** Work to be completed **
When you reach the line containing "4_1_cts | 0.605 | 1.12 | 0.781" in the records below, start copying exactly, and stop once you have copied the line containing "r_s1_sign: 1".

Stored items:
^^^^^^^^^^^^^^^^

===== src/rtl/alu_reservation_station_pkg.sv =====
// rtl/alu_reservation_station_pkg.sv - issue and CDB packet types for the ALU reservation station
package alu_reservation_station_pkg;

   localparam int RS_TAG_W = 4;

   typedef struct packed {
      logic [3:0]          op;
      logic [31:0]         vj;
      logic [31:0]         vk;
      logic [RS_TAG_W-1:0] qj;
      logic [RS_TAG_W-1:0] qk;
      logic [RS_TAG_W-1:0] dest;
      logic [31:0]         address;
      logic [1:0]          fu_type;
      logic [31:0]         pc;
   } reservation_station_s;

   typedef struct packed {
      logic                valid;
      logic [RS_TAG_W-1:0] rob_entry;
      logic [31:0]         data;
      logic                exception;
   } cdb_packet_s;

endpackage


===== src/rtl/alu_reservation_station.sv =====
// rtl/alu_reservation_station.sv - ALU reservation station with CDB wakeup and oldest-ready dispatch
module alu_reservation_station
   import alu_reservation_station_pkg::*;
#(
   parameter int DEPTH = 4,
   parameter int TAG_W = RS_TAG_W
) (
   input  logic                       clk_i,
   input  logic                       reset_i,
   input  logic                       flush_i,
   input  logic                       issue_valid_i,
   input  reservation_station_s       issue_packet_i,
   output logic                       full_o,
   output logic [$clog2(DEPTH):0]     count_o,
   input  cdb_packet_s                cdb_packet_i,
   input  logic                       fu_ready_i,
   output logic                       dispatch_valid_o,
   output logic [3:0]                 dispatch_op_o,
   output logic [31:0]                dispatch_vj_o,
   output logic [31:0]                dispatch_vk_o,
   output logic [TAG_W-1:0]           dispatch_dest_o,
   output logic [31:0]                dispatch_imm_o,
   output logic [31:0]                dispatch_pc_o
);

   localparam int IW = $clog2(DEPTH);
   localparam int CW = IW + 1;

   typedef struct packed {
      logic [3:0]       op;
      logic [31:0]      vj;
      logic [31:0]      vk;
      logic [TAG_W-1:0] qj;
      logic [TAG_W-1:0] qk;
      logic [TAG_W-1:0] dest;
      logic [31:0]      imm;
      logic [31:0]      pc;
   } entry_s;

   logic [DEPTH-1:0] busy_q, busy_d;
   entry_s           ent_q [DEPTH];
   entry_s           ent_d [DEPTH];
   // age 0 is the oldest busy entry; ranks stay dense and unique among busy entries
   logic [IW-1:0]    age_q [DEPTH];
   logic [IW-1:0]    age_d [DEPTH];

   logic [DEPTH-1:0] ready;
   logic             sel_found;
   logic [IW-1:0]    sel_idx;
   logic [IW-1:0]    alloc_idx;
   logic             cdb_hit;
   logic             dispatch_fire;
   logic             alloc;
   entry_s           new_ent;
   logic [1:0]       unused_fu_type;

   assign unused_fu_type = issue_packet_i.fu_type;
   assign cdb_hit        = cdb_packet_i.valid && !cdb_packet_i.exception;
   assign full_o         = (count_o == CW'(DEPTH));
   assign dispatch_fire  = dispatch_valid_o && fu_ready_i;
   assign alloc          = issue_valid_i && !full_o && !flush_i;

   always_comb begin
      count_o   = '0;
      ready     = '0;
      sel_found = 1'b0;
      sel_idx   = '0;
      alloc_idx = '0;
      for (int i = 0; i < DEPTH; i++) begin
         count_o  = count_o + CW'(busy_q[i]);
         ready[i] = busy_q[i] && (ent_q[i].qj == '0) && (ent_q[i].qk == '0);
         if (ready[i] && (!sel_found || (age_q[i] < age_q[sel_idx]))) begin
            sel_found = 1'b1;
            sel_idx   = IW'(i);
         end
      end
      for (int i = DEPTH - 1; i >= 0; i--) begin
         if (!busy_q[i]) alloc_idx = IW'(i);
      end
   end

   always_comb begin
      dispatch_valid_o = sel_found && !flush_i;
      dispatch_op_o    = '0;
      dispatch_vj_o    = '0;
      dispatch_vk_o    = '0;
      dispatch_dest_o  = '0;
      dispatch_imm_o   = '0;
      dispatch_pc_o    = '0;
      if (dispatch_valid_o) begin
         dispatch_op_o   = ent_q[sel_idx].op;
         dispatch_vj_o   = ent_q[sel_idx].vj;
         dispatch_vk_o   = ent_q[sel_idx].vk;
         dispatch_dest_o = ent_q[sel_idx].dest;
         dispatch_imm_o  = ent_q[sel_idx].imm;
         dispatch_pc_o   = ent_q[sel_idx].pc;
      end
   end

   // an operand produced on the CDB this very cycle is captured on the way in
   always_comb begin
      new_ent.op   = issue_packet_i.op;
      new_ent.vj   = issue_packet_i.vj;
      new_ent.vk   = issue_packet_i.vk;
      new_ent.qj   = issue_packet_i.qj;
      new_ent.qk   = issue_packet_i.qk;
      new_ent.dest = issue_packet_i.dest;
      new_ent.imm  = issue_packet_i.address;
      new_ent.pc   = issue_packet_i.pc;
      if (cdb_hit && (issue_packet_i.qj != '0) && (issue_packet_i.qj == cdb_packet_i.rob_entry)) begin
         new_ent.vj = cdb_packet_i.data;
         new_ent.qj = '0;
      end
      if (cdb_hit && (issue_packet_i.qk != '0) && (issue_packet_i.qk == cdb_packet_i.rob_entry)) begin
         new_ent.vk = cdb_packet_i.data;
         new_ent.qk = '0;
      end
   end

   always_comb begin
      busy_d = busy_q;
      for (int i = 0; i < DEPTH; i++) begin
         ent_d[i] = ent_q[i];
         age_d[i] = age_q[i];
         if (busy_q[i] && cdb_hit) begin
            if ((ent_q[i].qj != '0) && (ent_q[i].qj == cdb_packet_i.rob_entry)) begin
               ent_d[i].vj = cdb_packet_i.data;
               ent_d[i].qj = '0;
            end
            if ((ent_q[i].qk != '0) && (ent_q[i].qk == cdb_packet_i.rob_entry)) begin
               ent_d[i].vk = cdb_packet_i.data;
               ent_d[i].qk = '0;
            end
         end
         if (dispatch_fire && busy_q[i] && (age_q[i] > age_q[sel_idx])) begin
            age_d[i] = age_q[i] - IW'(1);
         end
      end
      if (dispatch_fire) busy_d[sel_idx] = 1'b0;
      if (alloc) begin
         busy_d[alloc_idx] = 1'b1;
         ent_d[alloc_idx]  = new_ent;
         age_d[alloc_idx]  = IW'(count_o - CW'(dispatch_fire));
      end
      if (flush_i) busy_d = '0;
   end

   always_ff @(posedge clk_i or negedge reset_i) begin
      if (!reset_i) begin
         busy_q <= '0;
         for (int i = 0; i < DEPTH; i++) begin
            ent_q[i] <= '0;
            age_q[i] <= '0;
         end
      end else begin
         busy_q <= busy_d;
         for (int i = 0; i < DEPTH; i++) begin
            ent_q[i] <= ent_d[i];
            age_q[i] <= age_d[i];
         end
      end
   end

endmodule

^^^^^^^^^^^^^^^^

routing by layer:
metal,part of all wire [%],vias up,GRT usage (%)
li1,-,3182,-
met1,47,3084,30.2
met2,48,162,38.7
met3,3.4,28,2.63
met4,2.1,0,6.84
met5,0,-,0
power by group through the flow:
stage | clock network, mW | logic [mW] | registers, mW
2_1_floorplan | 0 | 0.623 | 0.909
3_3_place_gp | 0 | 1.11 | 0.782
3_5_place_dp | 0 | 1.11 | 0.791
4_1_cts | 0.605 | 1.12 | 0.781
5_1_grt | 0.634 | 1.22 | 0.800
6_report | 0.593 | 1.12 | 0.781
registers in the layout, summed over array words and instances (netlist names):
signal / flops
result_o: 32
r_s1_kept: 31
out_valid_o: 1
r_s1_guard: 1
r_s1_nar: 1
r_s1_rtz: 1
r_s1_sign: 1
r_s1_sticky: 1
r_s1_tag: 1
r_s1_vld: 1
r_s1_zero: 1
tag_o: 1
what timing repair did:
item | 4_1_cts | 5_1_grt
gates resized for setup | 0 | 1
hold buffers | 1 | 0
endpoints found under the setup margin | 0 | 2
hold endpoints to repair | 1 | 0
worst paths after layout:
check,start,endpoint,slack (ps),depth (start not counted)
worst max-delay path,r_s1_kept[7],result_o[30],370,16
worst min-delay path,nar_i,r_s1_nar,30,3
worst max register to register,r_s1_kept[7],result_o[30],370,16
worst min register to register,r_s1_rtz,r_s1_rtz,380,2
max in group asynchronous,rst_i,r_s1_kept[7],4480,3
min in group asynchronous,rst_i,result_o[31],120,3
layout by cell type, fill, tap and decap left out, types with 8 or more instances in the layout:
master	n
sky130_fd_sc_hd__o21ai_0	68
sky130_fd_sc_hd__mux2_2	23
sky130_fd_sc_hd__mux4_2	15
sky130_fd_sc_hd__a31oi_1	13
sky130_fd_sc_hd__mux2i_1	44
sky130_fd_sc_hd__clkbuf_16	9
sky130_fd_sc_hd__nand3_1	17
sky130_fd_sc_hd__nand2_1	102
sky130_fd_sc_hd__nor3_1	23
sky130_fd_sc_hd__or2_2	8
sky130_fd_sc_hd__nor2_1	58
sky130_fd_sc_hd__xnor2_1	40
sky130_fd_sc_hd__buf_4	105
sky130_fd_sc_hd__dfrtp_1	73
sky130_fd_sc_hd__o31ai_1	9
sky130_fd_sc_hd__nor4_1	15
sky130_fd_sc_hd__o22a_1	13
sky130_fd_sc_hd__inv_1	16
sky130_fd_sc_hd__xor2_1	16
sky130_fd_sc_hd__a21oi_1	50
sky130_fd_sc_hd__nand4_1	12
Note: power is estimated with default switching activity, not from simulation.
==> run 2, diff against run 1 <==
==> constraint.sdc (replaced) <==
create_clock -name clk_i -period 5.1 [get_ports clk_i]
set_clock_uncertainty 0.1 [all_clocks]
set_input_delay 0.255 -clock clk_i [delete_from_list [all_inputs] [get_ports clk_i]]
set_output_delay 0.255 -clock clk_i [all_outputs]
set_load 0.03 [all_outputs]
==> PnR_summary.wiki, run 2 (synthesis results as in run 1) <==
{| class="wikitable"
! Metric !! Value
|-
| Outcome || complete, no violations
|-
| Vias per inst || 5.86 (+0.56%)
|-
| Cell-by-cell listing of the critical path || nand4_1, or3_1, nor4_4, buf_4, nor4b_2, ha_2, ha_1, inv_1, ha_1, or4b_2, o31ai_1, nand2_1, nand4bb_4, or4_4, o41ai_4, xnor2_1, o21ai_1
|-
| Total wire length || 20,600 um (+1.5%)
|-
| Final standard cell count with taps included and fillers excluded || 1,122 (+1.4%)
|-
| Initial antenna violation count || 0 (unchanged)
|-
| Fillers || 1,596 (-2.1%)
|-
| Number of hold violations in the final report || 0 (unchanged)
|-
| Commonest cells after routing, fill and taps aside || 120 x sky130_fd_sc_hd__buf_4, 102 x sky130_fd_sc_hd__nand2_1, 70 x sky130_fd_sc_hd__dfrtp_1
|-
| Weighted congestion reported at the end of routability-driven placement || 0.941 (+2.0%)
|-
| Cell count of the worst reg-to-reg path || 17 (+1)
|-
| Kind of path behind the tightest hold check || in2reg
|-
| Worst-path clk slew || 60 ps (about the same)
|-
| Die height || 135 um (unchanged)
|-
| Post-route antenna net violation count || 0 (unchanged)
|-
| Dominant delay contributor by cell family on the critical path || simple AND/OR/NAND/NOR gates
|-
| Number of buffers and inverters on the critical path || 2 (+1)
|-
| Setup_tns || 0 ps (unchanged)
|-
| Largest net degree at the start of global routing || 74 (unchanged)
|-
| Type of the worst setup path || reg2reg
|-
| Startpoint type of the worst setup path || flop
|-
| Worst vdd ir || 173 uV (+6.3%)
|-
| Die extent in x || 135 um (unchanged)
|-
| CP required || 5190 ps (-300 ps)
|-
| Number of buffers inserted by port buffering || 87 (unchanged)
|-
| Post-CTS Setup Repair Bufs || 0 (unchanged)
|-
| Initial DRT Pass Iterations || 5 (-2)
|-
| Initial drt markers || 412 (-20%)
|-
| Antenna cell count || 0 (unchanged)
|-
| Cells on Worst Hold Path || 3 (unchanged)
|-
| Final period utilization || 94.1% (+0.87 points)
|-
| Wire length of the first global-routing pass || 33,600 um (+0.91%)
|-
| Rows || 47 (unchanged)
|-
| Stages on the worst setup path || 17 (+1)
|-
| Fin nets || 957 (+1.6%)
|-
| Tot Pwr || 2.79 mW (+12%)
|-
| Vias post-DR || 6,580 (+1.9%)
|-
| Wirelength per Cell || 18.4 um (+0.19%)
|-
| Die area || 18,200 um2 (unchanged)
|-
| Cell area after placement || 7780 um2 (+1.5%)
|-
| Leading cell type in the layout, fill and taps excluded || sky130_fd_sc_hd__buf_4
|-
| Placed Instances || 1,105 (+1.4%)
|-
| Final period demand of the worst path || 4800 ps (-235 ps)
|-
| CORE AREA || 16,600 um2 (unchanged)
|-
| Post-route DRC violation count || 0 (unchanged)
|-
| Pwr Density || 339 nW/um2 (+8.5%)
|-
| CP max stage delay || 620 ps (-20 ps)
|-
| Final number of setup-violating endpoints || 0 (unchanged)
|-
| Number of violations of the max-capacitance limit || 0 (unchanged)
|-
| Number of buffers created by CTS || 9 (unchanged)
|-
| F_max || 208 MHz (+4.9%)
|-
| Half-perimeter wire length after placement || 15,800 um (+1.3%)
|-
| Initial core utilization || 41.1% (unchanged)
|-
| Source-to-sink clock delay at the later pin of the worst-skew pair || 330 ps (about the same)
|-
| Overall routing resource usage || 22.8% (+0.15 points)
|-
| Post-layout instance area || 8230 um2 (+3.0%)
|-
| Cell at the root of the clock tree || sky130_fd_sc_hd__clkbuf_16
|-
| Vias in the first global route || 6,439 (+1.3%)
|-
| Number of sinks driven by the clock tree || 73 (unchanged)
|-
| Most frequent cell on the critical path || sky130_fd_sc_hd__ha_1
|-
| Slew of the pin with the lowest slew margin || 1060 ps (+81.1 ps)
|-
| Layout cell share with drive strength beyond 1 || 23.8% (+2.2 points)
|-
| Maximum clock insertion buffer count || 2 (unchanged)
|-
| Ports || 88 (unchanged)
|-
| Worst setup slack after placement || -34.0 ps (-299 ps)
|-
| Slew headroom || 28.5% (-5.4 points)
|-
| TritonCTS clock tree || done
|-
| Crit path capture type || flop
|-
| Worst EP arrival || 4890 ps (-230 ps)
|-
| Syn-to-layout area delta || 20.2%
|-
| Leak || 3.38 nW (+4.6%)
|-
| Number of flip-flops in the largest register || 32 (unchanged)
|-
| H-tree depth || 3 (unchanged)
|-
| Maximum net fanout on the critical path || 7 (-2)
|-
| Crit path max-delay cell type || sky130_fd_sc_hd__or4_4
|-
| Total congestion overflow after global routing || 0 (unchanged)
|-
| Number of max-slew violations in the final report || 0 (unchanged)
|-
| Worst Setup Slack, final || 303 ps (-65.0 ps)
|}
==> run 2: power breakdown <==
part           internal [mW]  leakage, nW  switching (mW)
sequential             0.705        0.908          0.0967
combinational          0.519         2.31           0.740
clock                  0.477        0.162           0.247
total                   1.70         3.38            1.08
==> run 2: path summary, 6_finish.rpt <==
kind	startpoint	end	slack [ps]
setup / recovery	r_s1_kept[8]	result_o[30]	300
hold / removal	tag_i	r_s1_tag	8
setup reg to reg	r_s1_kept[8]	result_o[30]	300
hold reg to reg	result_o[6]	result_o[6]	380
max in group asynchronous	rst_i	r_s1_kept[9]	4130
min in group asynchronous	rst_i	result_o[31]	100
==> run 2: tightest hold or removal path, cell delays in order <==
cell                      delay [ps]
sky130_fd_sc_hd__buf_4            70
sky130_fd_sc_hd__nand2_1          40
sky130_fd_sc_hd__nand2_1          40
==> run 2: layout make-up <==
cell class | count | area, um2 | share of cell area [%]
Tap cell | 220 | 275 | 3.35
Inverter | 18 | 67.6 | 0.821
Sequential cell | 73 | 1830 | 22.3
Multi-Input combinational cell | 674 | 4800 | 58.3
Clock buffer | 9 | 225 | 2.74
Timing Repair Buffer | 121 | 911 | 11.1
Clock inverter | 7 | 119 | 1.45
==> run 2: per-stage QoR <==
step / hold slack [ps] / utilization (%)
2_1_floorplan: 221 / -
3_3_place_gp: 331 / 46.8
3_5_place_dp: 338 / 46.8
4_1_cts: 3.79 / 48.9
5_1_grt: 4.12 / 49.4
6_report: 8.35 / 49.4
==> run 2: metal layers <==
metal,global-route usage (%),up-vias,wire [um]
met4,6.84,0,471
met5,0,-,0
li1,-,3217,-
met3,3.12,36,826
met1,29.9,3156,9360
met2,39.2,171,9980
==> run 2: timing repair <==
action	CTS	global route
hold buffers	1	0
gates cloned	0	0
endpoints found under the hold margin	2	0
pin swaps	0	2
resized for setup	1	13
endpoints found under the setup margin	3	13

^^^^^^^^^^^^^^^^

** Answer for the task **
4_1_cts | 0.605 | 1.12 | 0.781
5_1_grt | 0.634 | 1.22 | 0.800
6_report | 0.593 | 1.12 | 0.781
registers in the layout, summed over array words and instances (netlist names):
signal / flops
result_o: 32
r_s1_kept: 31
out_valid_o: 1
r_s1_guard: 1
r_s1_nar: 1
r_s1_rtz: 1
r_s1_sign: 1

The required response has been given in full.